The prices of securities in a foreign country are subject to political, economic, financial and social factors that are unique to such foreign country’s geographical region. These factors include: recent changes, or the possibility of future changes, in the applicable foreign government’s economic and fiscal policies; the possible implementation of, or changes in, currency exchange laws or other laws or restrictions applicable to foreign companies or investments in foreign equity securities; fluctuations, or the possibility of fluctuations, in currency exchange rates; and the possibility of outbreaks of hostility, political instability, natural disaster or adverse public health developments. The United Kingdom has voted to leave the European Union (popularly known as “Brexit”). The effect of Brexit is uncertain, and Brexit has and may continue to contribute to volatility in the prices of securities of companies located in Europe and currency exchange rates, including the valuation of the euro and British pound in particular. Any one of these factors, or the combination of more than one of these factors, could negatively affect such foreign securities market and the price of securities therein. Further, geographical regions may react to global factors in different ways, which may cause the prices of securities in a foreign securities market to fluctuate in a way that differs from those of securities in the U.S. securities market or other foreign securities markets. Foreign economies may also differ from the U.S. economy in important respects, including growth of gross national product, rate of inflation, capital reinvestment, resources and self-sufficiency, which may have a positive or negative effect on foreign securities prices.

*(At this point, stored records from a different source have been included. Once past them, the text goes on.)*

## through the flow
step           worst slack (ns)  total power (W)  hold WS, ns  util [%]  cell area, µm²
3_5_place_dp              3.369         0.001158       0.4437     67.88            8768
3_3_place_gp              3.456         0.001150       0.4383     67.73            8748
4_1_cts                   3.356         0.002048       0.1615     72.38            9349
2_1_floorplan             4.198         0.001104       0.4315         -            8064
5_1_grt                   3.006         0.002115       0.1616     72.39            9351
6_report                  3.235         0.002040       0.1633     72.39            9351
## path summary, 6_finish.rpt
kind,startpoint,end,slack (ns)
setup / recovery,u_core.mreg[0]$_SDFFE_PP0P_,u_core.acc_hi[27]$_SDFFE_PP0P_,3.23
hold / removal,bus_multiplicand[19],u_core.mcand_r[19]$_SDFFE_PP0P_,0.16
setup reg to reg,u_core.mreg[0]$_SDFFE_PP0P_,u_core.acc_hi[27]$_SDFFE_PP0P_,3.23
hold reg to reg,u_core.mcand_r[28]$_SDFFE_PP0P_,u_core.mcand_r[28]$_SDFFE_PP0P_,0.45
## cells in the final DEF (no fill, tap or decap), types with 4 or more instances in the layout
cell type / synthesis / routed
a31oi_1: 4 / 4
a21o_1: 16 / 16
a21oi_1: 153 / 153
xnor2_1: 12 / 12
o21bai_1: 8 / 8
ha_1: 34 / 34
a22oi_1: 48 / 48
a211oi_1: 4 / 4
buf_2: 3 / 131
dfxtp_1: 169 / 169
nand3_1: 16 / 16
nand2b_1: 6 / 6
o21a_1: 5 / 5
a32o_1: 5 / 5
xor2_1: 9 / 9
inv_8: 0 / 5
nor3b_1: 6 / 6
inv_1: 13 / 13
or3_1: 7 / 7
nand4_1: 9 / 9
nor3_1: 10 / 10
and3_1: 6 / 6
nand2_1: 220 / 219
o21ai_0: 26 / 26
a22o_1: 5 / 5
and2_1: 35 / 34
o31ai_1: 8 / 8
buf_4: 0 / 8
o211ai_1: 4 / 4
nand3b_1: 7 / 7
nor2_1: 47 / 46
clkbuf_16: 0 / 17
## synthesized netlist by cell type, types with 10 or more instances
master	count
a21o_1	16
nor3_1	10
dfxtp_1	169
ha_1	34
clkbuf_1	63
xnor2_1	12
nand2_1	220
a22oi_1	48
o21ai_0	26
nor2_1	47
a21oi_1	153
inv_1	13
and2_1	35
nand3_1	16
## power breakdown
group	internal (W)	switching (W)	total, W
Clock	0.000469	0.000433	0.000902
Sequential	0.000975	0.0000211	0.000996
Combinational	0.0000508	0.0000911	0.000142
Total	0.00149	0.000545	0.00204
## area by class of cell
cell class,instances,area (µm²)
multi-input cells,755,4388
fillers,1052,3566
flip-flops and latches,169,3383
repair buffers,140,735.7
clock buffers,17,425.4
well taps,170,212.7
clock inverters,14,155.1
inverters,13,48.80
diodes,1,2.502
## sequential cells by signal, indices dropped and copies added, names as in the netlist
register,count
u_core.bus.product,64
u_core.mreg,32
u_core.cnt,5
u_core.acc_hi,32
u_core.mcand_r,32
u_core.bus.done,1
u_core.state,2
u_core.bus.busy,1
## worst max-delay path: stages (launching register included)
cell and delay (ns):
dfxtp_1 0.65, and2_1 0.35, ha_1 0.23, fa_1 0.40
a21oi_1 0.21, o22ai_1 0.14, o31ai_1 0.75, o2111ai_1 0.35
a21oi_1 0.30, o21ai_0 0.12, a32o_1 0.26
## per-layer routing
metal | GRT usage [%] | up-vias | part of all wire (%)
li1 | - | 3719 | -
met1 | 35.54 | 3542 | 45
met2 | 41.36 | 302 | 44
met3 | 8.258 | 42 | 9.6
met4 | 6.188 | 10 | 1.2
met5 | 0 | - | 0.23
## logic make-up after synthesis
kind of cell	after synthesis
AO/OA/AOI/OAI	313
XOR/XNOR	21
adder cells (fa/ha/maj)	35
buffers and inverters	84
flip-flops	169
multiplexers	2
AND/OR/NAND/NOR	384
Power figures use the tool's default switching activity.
--- config.mk ---
export PLATFORM = sky130hd
export DESIGN_NAME = uart_byte_fifo
export DESIGN_NICKNAME = d
export VERILOG_FILES = /design/src/rtl/uart_byte_fifo.sv
export SDC_FILE = /design/constraint.sdc
export NUM_CORES = 1
export LEC_CHECK = 0
export BUFFER_PORTS_ARGS = -buffer_cell sky130_fd_sc_hd__buf_4
export CORE_MARGIN = 2
export CORE_UTILIZATION = 64
export CTS_BUF_LIST = sky130_fd_sc_hd__clkbuf_8 sky130_fd_sc_hd__clkbuf_16
export DETAILED_ROUTE_END_ITERATION = 8
export PLACE_DENSITY = 0.93
export SYNTH_ARGS = -nofsm -noshare
export SYNTH_HDL_FRONTEND = slang
export SYNTH_SLANG_ARGS = --single-unit
--- constraint.sdc ---
create_clock -name clk -period 6.1 [get_ports clk]
set_clock_uncertainty 0.15 [all_clocks]
set_input_delay 0.915 -clock clk [delete_from_list [all_inputs] [get_ports clk]]
set_output_delay 0.915 -clock clk [all_outputs]
set_load 0.05 [all_outputs]
### src/rtl/shazam_pkg.sv
// Shared constants and types for the spectral peak picker: band layout,
// peak record and the emitter state encoding.
package shazam_pkg;

    localparam int MAG_W     = 16;
    localparam int IDX_W     = 11;
    localparam int NUM_BANDS = 6;
    localparam int BAND_W    = 3;

    // Lower edge of each band; the last entry closes the top band.
    localparam logic [IDX_W-1:0] BAND_EDGE [0:NUM_BANDS] = '{
        11'd0, 11'd10, 11'd20, 11'd40, 11'd80, 11'd160, 11'd512
    };

    typedef struct packed {
        logic             found;
        logic [IDX_W-1:0] idx;
        logic [MAG_W-1:0] mag;
    } peak_t;

    typedef enum logic {
        ST_IDLE = 1'b0,
        ST_EMIT = 1'b1
    } emit_state_e;

    // True when a bin index falls inside band b (half-open interval).
    function automatic logic in_band(input logic [IDX_W-1:0] idx, input int b);
        in_band = (idx >= BAND_EDGE[b]) && (idx < BAND_EDGE[b+1]);
    endfunction

endpackage
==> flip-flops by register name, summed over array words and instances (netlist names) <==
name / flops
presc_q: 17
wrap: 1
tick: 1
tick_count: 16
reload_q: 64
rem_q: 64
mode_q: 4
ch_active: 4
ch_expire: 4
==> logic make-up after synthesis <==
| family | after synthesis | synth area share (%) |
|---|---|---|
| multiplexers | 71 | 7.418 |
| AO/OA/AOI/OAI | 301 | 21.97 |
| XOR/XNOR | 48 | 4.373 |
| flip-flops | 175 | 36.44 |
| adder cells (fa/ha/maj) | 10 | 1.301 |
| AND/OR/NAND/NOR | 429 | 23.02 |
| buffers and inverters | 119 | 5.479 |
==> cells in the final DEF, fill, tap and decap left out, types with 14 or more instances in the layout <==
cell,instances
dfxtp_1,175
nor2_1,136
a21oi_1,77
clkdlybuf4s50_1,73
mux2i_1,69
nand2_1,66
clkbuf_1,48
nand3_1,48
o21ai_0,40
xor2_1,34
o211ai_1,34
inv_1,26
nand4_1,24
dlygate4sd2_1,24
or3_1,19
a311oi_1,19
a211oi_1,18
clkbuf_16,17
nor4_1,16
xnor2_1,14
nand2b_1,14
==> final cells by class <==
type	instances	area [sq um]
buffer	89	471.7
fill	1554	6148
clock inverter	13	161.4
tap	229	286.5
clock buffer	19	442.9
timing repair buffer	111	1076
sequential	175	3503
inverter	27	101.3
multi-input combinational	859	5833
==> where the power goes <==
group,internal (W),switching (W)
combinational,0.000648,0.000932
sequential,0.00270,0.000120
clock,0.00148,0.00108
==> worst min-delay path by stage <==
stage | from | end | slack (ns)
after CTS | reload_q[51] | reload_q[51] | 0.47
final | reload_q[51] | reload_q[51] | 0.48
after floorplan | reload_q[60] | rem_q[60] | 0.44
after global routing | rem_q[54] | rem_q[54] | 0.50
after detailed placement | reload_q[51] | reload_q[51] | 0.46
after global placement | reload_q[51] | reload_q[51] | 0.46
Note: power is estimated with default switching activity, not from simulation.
===== config.mk =====
export PLATFORM = sky130hd
export DESIGN_NAME = pc_gen
export DESIGN_NICKNAME = d
export VERILOG_FILES = /design/src/rtl/pc_gen.sv
export SDC_FILE = /design/constraint.sdc
export NUM_CORES = 1
export LEC_CHECK = 0
export BUFFER_PORTS_ARGS = -buffer_cell sky130_fd_sc_hd__buf_4
export CAP_MARGIN = 20
export CORE_MARGIN = 4
export CORE_UTILIZATION = 45
export DETAILED_ROUTE_END_ITERATION = 8
export PLACE_DENSITY = 0.77
export SETUP_SLACK_MARGIN = 0.05
export SYNTH_ARGS = -nofsm -noshare
export SYNTH_HDL_FRONTEND = slang
export SYNTH_SLANG_ARGS = --single-unit

===== constraint.sdc =====
create_clock -name clk -period 5.6 [get_ports clk]
set_clock_uncertainty 0.15 [all_clocks]
set_input_delay 0.56 -clock clk [delete_from_list [all_inputs] [get_ports clk]]
set_output_delay 0.56 -clock clk [all_outputs]
set_load 0.03 [all_outputs]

Because foreign exchanges may be open on days when the underlier is not traded, the value of the securities underlying the underlier may change on days when shareholders will not be able to purchase or sell shares of the underlier.

The countries whose markets are represented by the underlier include Brazil, Chile, China, Colombia, the Czech Republic, Egypt, Greece, Hungary, India, Indonesia, Malaysia, Mexico, Pakistan, Peru, Philippines, Poland, Qatar, Russia, South Africa, South Korea, Taiwan, Thailand, Turkey and United Arab Emirates.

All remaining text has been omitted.